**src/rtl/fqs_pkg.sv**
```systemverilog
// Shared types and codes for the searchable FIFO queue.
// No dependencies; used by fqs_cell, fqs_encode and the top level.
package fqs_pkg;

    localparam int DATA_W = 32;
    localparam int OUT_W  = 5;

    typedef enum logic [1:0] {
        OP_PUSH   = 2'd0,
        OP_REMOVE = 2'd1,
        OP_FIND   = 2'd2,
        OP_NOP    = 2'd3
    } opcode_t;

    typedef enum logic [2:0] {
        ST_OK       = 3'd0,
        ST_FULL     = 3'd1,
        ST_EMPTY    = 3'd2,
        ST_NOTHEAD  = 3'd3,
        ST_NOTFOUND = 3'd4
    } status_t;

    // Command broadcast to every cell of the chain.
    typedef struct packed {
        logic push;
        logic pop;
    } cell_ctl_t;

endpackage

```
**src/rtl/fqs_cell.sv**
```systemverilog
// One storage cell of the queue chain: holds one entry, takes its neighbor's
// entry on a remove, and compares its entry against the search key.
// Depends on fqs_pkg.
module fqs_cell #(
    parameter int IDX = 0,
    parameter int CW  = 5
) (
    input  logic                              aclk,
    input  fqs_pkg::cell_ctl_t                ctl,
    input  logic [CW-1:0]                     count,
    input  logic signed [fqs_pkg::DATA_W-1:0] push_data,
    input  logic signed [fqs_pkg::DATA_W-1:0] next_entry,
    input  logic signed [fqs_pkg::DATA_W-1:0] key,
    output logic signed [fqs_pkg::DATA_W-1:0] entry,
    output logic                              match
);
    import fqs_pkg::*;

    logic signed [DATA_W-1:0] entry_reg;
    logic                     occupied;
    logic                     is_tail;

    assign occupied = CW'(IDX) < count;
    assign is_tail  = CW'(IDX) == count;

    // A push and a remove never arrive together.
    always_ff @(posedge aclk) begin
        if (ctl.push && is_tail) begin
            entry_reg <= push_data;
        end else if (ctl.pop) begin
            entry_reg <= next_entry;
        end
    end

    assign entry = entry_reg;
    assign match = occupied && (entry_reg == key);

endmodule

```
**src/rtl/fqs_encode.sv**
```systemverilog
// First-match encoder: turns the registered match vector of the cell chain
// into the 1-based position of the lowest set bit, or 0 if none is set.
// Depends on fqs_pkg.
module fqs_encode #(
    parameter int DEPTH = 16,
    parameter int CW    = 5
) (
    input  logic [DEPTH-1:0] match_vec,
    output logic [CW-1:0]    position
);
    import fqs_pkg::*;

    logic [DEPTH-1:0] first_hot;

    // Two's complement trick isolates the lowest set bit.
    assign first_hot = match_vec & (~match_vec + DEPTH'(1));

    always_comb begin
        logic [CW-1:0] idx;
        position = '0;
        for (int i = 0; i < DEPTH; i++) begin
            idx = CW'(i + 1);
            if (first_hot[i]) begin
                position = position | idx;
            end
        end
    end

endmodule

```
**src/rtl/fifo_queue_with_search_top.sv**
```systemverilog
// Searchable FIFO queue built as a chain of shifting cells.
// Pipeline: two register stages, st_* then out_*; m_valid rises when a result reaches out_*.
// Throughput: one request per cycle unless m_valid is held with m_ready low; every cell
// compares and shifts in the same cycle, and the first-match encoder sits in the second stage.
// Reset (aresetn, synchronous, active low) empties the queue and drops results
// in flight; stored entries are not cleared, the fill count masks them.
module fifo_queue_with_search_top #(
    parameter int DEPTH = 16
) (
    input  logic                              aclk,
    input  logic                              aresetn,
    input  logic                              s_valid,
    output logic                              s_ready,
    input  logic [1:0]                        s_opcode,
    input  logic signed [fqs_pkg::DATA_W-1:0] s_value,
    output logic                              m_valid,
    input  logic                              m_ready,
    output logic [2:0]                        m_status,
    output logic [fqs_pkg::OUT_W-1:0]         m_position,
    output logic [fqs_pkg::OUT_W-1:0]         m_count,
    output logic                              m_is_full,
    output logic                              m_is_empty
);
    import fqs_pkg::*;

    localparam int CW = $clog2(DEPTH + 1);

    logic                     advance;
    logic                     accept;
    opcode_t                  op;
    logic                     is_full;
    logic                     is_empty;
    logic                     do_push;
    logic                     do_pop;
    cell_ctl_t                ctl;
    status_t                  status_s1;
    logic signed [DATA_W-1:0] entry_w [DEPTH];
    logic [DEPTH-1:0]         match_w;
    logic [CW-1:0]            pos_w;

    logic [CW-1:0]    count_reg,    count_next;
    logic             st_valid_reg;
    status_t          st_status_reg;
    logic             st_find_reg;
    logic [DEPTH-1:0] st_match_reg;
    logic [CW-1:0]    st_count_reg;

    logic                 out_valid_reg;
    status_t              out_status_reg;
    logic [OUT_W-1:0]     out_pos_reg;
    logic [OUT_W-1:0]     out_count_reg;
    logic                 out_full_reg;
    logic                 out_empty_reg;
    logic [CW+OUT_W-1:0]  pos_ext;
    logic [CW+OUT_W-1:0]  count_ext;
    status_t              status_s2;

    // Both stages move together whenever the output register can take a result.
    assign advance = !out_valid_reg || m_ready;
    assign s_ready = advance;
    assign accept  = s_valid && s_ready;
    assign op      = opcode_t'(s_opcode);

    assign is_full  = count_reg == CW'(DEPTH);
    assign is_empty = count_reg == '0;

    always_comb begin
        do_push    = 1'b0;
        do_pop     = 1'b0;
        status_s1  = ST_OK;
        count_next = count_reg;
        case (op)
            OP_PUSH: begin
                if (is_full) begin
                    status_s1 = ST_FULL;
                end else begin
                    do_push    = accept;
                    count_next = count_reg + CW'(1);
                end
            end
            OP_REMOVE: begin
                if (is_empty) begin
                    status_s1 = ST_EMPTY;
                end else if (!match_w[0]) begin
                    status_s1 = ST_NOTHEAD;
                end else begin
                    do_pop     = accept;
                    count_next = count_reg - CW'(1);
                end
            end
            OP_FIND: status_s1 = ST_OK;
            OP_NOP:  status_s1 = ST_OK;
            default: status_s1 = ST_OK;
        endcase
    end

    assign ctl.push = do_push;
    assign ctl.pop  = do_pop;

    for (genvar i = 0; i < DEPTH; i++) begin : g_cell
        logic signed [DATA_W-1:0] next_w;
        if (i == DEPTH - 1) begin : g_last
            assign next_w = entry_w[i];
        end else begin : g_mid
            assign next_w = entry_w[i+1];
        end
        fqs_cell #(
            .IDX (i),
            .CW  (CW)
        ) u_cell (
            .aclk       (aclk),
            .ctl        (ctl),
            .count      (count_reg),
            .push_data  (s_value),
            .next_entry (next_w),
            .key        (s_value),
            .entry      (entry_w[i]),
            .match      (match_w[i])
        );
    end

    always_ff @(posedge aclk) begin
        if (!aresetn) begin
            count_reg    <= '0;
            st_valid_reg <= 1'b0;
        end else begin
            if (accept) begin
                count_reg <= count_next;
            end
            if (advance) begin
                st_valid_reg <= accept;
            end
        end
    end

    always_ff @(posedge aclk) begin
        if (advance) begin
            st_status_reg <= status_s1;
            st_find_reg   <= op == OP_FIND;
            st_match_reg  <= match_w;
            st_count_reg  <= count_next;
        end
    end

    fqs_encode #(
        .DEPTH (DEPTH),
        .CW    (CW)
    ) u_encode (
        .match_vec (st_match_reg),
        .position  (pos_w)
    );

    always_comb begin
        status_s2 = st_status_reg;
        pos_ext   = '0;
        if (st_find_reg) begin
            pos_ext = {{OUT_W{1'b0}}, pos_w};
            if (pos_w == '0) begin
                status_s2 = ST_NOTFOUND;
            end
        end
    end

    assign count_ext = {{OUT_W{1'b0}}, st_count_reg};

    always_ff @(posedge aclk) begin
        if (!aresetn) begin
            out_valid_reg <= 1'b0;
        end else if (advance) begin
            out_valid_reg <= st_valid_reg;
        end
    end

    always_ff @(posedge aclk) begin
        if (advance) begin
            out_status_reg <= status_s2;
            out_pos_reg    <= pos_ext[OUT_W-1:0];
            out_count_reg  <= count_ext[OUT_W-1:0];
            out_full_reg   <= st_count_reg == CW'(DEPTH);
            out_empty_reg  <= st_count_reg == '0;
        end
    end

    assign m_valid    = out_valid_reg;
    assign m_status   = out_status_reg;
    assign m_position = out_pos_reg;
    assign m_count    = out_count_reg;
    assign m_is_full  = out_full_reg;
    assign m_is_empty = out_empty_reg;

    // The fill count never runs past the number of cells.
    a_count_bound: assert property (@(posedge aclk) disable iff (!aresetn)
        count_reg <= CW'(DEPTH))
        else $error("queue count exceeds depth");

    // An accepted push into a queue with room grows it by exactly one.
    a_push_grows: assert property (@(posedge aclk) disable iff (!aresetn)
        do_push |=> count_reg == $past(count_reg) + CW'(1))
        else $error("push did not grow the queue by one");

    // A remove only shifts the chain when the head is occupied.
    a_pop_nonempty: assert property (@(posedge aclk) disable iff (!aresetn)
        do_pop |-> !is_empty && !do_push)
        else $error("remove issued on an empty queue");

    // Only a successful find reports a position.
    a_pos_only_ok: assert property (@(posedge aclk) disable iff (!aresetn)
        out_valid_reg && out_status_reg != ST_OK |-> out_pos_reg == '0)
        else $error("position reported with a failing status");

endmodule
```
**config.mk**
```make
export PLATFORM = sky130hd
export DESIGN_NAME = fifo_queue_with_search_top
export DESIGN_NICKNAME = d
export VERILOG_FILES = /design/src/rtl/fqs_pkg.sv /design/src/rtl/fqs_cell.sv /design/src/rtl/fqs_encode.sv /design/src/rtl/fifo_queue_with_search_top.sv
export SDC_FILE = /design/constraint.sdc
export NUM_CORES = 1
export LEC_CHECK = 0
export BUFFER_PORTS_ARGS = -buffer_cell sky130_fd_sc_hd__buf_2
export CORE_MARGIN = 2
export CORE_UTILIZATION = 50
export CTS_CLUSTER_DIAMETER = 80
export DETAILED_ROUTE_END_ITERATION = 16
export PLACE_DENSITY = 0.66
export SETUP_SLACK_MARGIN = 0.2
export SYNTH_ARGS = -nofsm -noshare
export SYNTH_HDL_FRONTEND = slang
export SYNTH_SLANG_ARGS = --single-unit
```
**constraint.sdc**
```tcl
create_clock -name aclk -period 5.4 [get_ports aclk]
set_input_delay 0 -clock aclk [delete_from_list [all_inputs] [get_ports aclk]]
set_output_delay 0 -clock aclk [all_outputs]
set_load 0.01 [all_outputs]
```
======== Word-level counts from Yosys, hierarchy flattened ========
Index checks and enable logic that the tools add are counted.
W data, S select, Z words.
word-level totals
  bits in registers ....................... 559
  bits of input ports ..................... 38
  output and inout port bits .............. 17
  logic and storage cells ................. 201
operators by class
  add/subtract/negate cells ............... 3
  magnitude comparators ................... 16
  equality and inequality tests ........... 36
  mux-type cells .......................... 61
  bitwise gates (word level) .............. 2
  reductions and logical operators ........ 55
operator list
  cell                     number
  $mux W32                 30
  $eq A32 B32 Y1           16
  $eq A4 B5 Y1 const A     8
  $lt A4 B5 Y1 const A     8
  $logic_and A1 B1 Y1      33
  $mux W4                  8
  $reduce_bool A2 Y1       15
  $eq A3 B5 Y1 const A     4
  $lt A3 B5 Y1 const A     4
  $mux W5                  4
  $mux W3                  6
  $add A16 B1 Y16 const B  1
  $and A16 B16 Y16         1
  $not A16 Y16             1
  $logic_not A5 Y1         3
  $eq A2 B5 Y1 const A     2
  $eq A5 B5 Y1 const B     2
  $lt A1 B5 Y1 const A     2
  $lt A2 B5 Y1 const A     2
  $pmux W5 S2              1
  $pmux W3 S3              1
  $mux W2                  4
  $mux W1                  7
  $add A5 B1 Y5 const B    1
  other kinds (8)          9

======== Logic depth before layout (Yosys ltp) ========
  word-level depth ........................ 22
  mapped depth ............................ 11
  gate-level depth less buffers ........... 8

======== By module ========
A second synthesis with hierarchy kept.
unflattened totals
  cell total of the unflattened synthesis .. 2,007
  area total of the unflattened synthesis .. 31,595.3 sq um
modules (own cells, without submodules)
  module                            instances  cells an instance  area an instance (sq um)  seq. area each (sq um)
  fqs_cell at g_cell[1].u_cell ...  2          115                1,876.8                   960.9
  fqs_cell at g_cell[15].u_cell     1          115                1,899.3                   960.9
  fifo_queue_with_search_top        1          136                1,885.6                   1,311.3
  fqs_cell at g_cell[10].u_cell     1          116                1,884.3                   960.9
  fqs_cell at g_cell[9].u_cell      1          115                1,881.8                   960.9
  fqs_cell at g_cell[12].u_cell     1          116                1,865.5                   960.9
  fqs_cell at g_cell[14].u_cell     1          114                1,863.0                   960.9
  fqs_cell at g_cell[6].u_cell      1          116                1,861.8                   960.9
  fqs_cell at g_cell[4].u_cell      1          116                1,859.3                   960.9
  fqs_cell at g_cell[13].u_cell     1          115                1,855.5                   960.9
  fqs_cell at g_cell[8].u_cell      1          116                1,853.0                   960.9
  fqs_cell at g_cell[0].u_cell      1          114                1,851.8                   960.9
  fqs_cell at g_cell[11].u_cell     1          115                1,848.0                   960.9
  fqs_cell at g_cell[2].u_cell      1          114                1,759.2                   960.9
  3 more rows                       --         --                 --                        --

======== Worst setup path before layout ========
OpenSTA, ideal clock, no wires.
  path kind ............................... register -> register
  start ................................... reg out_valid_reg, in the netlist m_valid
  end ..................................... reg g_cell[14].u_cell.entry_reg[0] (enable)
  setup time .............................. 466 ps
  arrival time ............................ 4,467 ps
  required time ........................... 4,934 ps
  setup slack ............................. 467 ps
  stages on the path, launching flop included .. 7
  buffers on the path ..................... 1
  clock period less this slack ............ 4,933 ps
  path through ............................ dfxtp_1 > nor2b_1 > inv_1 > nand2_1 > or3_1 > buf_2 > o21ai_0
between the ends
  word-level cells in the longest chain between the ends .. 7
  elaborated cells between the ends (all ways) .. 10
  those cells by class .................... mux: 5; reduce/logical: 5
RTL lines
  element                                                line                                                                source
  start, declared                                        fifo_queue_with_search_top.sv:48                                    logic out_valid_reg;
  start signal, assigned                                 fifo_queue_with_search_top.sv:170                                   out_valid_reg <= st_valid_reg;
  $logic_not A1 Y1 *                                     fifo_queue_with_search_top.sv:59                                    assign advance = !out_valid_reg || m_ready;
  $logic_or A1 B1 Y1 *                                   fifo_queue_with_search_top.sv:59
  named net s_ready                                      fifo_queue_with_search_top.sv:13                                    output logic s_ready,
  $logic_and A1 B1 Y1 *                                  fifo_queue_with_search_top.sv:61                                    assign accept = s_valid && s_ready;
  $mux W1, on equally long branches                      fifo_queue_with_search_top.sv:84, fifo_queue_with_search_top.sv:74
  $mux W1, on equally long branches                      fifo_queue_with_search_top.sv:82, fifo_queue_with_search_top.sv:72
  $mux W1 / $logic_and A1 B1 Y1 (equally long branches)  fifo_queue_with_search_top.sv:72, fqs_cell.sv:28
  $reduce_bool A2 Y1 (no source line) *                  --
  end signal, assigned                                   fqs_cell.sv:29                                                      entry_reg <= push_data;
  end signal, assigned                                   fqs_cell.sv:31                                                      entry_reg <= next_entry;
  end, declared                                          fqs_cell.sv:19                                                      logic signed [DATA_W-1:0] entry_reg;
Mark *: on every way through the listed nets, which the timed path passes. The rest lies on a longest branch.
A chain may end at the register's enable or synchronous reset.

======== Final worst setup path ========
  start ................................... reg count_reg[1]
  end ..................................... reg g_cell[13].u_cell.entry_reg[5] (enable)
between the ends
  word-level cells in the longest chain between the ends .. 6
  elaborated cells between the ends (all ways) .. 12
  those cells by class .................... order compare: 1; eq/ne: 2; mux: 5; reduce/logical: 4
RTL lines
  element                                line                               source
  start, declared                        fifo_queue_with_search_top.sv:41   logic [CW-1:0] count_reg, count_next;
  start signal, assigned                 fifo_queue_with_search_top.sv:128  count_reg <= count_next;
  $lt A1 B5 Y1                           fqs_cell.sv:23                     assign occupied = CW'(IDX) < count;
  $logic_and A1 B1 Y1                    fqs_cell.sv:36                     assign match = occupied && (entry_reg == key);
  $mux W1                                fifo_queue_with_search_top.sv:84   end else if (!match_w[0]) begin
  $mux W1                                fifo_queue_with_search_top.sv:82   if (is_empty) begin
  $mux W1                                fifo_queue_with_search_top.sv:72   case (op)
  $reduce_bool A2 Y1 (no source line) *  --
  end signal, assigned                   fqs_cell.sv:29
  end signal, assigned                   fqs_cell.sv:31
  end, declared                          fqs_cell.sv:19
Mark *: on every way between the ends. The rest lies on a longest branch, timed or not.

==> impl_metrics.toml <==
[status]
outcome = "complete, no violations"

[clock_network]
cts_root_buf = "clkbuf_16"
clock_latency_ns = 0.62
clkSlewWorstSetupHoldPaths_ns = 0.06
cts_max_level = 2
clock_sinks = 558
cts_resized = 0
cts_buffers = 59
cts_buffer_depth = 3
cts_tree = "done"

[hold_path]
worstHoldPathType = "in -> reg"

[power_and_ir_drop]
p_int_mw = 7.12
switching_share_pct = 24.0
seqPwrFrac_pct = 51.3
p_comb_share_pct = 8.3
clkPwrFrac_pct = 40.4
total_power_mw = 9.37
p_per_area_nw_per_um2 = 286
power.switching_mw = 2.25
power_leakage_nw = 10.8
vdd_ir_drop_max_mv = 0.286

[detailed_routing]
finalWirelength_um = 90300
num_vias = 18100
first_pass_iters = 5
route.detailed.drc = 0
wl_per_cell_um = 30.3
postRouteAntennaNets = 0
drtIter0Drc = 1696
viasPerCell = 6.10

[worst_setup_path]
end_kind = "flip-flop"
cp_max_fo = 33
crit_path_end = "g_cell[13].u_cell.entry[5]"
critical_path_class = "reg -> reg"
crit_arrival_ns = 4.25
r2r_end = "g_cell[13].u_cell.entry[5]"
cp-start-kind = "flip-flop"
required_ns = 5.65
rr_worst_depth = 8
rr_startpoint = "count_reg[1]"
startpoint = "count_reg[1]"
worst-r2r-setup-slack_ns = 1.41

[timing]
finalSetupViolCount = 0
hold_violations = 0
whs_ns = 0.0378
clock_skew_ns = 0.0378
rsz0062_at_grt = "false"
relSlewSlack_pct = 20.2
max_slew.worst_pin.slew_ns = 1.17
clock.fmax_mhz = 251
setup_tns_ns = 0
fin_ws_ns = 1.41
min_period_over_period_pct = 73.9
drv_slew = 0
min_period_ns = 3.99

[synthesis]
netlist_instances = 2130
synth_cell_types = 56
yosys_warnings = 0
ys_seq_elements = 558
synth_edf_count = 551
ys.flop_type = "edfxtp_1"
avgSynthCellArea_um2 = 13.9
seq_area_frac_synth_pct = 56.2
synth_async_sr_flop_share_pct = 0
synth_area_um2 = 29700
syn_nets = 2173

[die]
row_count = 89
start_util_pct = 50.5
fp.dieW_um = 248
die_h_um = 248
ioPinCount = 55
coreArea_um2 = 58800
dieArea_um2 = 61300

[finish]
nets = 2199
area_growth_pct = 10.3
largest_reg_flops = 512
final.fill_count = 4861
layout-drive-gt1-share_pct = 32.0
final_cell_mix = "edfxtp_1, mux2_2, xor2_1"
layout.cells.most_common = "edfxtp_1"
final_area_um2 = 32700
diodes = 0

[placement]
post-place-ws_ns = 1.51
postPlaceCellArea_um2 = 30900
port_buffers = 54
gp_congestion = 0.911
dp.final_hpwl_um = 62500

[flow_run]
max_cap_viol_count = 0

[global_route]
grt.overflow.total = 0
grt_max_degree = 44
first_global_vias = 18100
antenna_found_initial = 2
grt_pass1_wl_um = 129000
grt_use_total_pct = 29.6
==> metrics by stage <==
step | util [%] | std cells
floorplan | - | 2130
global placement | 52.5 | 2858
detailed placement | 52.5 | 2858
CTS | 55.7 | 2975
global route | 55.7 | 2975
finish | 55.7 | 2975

=-=-=-=-=

**Try it:** Copy out only the lines from the one containing "[placement]" down to the last line of the material, keeping both ends.

**Answer section:**
[placement]
post-place-ws_ns = 1.51
postPlaceCellArea_um2 = 30900
port_buffers = 54
gp_congestion = 0.911
dp.final_hpwl_um = 62500

[flow_run]
max_cap_viol_count = 0

[global_route]
grt.overflow.total = 0
grt_max_degree = 44
first_global_vias = 18100
antenna_found_initial = 2
grt_pass1_wl_um = 129000
grt_use_total_pct = 29.6
==> metrics by stage <==
step | util [%] | std cells
floorplan | - | 2130
global placement | 52.5 | 2858
detailed placement | 52.5 | 2858
CTS | 55.7 | 2975
global route | 55.7 | 2975
finish | 55.7 | 2975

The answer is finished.